§ What this task involves:
Work through the data below and copy out every line where "after" is found.

=====

==> src/hdl/ahb_mmio_params.svh <==
// AHB-Lite MMIO subsystem build parameters
// Bus widths, fixed PMA region map and UART credit depth

`ifndef AHB_MMIO_PARAMS_SVH
`define AHB_MMIO_PARAMS_SVH

// Bus widths
`define AHB_AW 32
`define AHB_DW 32

//////////////////////////////////////////////////////////////////////
// Region map
//////////////////////////////////////////////////////////////////////

// RAM, TOR range from RAM_BASE up to RAM_BASE + 4*RAM_WORDS
`define RAM_BASE 32'h8000_0000
`define RAM_WORDS 1024
`define RAM_AW ($clog2(`RAM_WORDS))

// Tohost, 16-byte NAPOT block
`define TOHOST_BASE 32'h8000_1000
`define TOHOST_BYTES 16

// UART transmit, single NA4 word
`define UART_TX_ADDR 32'h8000_1080

// Credits held by the UART sender after reset
`define UART_CREDITS 4

`endif

==> src/hdl/ahb_mmio_pkg.sv <==
// AHB-Lite MMIO subsystem types
// Transfer type, transfer size, controller states and target select

package ahb_mmio_pkg;

  // HTRANS encodings
  typedef enum logic [1:0] {
    IDLE   = 2'b00,
    BUSY   = 2'b01,
    NONSEQ = 2'b10,
    SEQ    = 2'b11
  } htrans_t;

  // HSIZE encodings, only up to one bus word
  typedef enum logic [2:0] {
    BYTE = 3'b000,
    HALF = 3'b001,
    WORD = 3'b010
  } hsize_t;

  // Bus controller data phase states
  typedef enum logic [2:0] {
    ST_IDLE,
    ST_DATA,
    ST_WAIT,
    ST_ERR1,
    ST_ERR2
  } ctrl_state_t;

  // Decoded target of an address phase
  typedef enum logic [1:0] {
    TGT_NONE   = 2'b00,
    TGT_RAM    = 2'b01,
    TGT_TOHOST = 2'b10,
    TGT_UART   = 2'b11
  } target_t;

endpackage

==> src/hdl/host_mmio.sv <==
// Host MMIO registers
// Tohost result register and UART transmit register. Bytes leave on
// uart_data_o with a one-cycle uart_valid_o, each spending one credit;
// the consumer returns credits by pulsing uart_credit_i.

`timescale 1ns/10ps

`include "ahb_mmio_params.svh"

module host_mmio import ahb_mmio_pkg::*; (
  input  logic                 HCLK,
  input  logic                 reset_i,
  input  logic                 we_i,
  input  target_t              sel_i,
  input  logic [`AHB_DW-1:0]   wdata_i,
  input  logic                 uart_credit_i,
  output logic [`AHB_DW-1:0]   rdata_o,
  output logic [`AHB_DW-1:0]   tohost_o,
  output logic                 uart_ready_o,
  output logic [7:0]           uart_data_o,
  output logic                 uart_valid_o
);

  localparam int CW = $clog2(`UART_CREDITS + 1);

  logic [CW-1:0] credits;
  logic          uart_send;

  //////////////////////////////////////////////////////////////////////
  // Tohost
  //////////////////////////////////////////////////////////////////////

  always_ff @(posedge HCLK) begin
    if (reset_i) begin
      tohost_o <= '0;
    end else if (we_i && (sel_i == TGT_TOHOST)) begin
      tohost_o <= wdata_i;
    end
  end

  // Only tohost is readable
  assign rdata_o = tohost_o;

  //////////////////////////////////////////////////////////////////////
  // UART transmit
  //////////////////////////////////////////////////////////////////////

  // Never send without a credit
  assign uart_send    = we_i && (sel_i == TGT_UART) && uart_ready_o;
  assign uart_valid_o = uart_send;
  assign uart_data_o  = wdata_i[7:0];
  assign uart_ready_o = credits != '0;

  // Spend on send, refill on credit pulse, both at once cancel
  always_ff @(posedge HCLK) begin
    if (reset_i) begin
      credits <= CW'(`UART_CREDITS);
    end else begin
      case ({uart_send, uart_credit_i})
        2'b10:   credits <= credits - 1'b1;
        2'b01:   credits <= credits + 1'b1;
        default: credits <= credits;
      endcase
    end
  end

endmodule

==> config.mk <==
export PLATFORM = sky130hd
export DESIGN_NAME = host_mmio
export DESIGN_NICKNAME = d
export VERILOG_FILES = /design/src/hdl/ahb_mmio_pkg.sv /design/src/hdl/host_mmio.sv
export VERILOG_INCLUDE_DIRS = /design/src /design/src/hdl
export SDC_FILE = /design/constraint.sdc
export NUM_CORES = 1
export LEC_CHECK = 0
export ABC_AREA = 1
export BUFFER_PORTS_ARGS = -buffer_cell sky130_fd_sc_hd__buf_2
export CORE_MARGIN = 10
export CORE_UTILIZATION = 38
export CTS_BUF_LIST = sky130_fd_sc_hd__clkbuf_2 sky130_fd_sc_hd__clkbuf_4 sky130_fd_sc_hd__clkbuf_8
export DETAILED_ROUTE_END_ITERATION = 12
export PLACE_DENSITY = 0.81
export SLEW_MARGIN = 20
export SYNTH_ARGS = -nofsm -noshare
export SYNTH_HDL_FRONTEND = slang
export SYNTH_SLANG_ARGS = --single-unit
==> constraint.sdc <==
create_clock -name HCLK -period 1.55 [get_ports HCLK]
set_input_delay 0.2325 -clock HCLK [delete_from_list [all_inputs] [get_ports HCLK]]
set_output_delay 0.2325 -clock HCLK [all_outputs]
set_load 0.005 [all_outputs]
==> summary.md <==
| Metric | Value |
|---|---|
| Root Driver | `clkbuf_8` |
| Pre-CTS setup slack | `-61.8 ps` |
| RePlAce Congestion | `~0.75` |
| Setup Crit Path Kind | `flop to flop` |
| Final Hold Viols | `0` |
| Clock Tree Buf Depth | `2` |
| Clock network power share | `between 30% and 40%` |
| Post-route cell area | `between 2000 and 2500 sq um` |
| Syn nets | `246` |
| Slowest stage delay, CP | `roughly 520 ps` |
| Tmin final | `around 1500 ps` |
| Combinational share of power | `16.4%` |
| Mapped Cells | `206` |
| PwrDens | `just under 1000 nW/um^2` |
| Die area | `roughly 7300 sq um` |
| Vias per inst | `4.41` |
| # DRC | `0` |
| Least-Margin Pin Slew | `just over 500 ps` |
| Die Ht | `85.2 um` |
| Seq pwr share | `48.3%` |
| Yosys top cell area share | `around 43%` |
| Post-Route Utilization | `between 50% and 60%` |
| Crit-path cells | `inv_2, nand3_2, nand3_2, ha_4, inv_2, fa_2, o21ai_1, a21oi_1` |
| Seq/Total Area, Yosys | `between 40% and 50%` |
| H-tree depth | `2` |
| Initial antenna violation count | `0` |
| Area growth syn-to-layout | `27.7%` |
| Synth Area per Inst | `7.85 sq um` |
| Final worst clock skew | `between 0.08 and 0.09 ps` |
| Tcrit/Tclk final | `between 90 and 100%` |
| Worst min path class | `input port to flop` |
| Lkg Pwr | `~1.2 nW` |
| Rows | `23` |
| Largest net degree at the start of global routing | `36` |
| P_sw | `0.000503 W` |
| Max Slew Vio Count | `0` |
| RSZ-0062 raised after global routing | `yes` |
| Sw frac | `between 20% and 30%` |
| Internal power | `around 0.0015 W` |
| Clock transition at path regs | `70 ps` |
| WP data required | `~1800 ps` |
| Slew headroom | `65.6%` |
| Cts-stage hold buffer count | `0` |
| Yosys reg bits | `35` |
| Crit path launch type | `flop` |
| Ant diodes | `0` |
| Crit path buf inv count | `2` |
| Peak Freq | `about 650 MHz` |
| Antenna viol nets, final | `0` |
| Crit. End Element | `flop` |
| Top Ports | `~110` |
| CTS tree | `yes` |
| WL/cell | `about 13 um` |
| First-pass GRT wire length | `between 7 and 8 mm` |
| Max Cap Viol | `0` |
| Worst-Skew Late Latency | `280 ps` |
| GRT Total Usage | `between 10% and 20%` |
| Final worst slack | `~14 ps` |
| VDD IR max | `~0.42 mV` |
| Layout cells sized above 1 | `between 50% and 60%` |
| Area after DPL | `about 1900 sq um` |
| Die Span X | `roughly 85 um` |
| Most area-consuming cells after synthesis | `dfxtp_1 (43%), buf_4 (20%), nor2_1 (15%)` |
| Crit-path slowest cell | `fa_2` |
| Number of global-route vias before repair | `between 1,500 and 2,000` |
| Outcome | `finished, final reports clean` |
| Routed WL | `around 4.5 mm` |
| Yosys warning count | `0` |
| Final setup fails | `0` |
| CP arrival | `1740 ps` |
| Total number of vias | `between 1,000 and 1,500` |
| Grt ovf | `0` |
| Final HPWL DP | `3.35 mm` |
| Sink Count | `35` |
| Core area | `between 4000 and 5000 sq um` |
| CP Max Fanout | `2` |
| Starting DRT DRC Count | `35` |
| Starting Density | `approximately 40%` |
| Yosys top cell by area | `dfxtp_1` |
| Cell variety after synth | `18` |
| Worst path top cell family by delay | `adder cells` |
| Num CTS Buffers | `5` |
| Detailed-router iteration count before antenna repair | `4` |
| Final nets | `roughly 320` |
| Number of I/O port buffers | `111` |
| Cell Area, Synth | `between 1500 and 2000 sq um` |
## logic make-up (layout without fill, tap and decap cells)
logic type	after synthesis	in the layout	share of synthesized area (%)
AO/OA/AOI/OAI	36	36	11.1
adder cells (fa/ha/maj)	2	2	2.01
buffers and inverters	59	137	25.2
flip-flops	35	35	43.3
AND/OR/NAND/NOR	74	74	18.3
## path summary, 6_finish.rpt
kind	startpoint	end	slack, ps	cells past startpoint
worst max-delay path	credits[2]	credits[1]	10	8
worst min-delay path	wdata_i[14]	rdata_o[14]	170	3
worst max register to register	credits[2]	credits[1]	10	8
worst min register to register	credits[2]	credits[2]	470	2
## tightest hold or removal path: stages
cell,delay [ps]
buf_2,70
nor2_1,30
nor2_1,80
## synthesized netlist by cell type, drive strengths merged
| cell | n |
|---|---|
| a21oi | 2 |
| nor2 | 65 |
| nand3 | 4 |
| fa | 1 |
| o21ai | 34 |
| nand4 | 1 |
| inv | 10 |
| ha | 1 |
| buf | 48 |
| clkbuf | 1 |
| dfxtp | 35 |
| nand2 | 4 |
## registers in the layout, indices dropped and copies added, names as in the netlist
| name | flops |
|---|---|
| rdata_o | 32 |
| credits | 3 |
## per-stage QoR
stage	setup TNS, ps	cells	power, W	hold slack [ps]
3_3_place_gp	-3.57	324	0.00131	440
6_report	0	334	0.00205	173
4_1_cts	0	332	0.00207	165
3_5_place_dp	-72.2	324	0.00132	445
2_1_floorplan	0	206	0.00121	367
5_1_grt	-115	334	0.00218	163
## layout by cell type (no fill, tap or decap), drive strengths merged
cell type / netlist / routed
buf: 48 / 119
o21ai: 34 / 34
a21oi: 2 / 2
fa: 1 / 1
nor2: 65 / 65
ha: 1 / 1
nand4: 1 / 1
nand3: 4 / 4
nand2: 4 / 4
inv: 10 / 10
clkbuf: 1 / 8
dfxtp: 35 / 35
## area by class of cell
class	count	area, sq um
fillers	420	1990
flip-flops and latches	35	704
repair buffers	119	616
multi-input cells	112	541
clock buffers	8	104
well taps	50	62.6
inverters	10	37.5
## metal layers
| metal | up-vias | share of wire (%) | GRT usage [%] |
|---|---|---|---|
| li1 | 755 | - | - |
| met1 | 647 | 38 | 12.5 |
| met2 | 66 | 48 | 19.7 |
| met3 | 5 | 12 | 7.07 |
| met4 | 0 | 0.96 | 2.69 |
| met5 | - | 0 | 0 |
## what timing repair did
item	4_1_cts	5_1_grt
setup buffers	0	2
cloned	0	0
pin swaps	1	3
setup endpoints to repair	2	2
gates resized for setup	5	9
## power by group through the flow
stage / combinational, W / sequential, W / clock (W)
floorplan: 0.000196 / 0.00101 / 0
global placement: 0.000312 / 0.00100 / 0
detailed placement: 0.000318 / 0.00100 / 0
CTS: 0.000326 / 0.000986 / 0.000757
global route: 0.000379 / 0.000998 / 0.000800
finish: 0.000337 / 0.000990 / 0.000723
No activity file was read; power rests on OpenSTA's default activity.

=====

§ Response:
// Credits held by the UART sender after reset
| RSZ-0062 raised after global routing | `yes` |
| Area after DPL | `about 1900 sq um` |
| Most area-consuming cells after synthesis | `dfxtp_1 (43%), buf_4 (20%), nor2_1 (15%)` |
| Cell variety after synth | `18` |
logic type	after synthesis	in the layout	share of synthesized area (%)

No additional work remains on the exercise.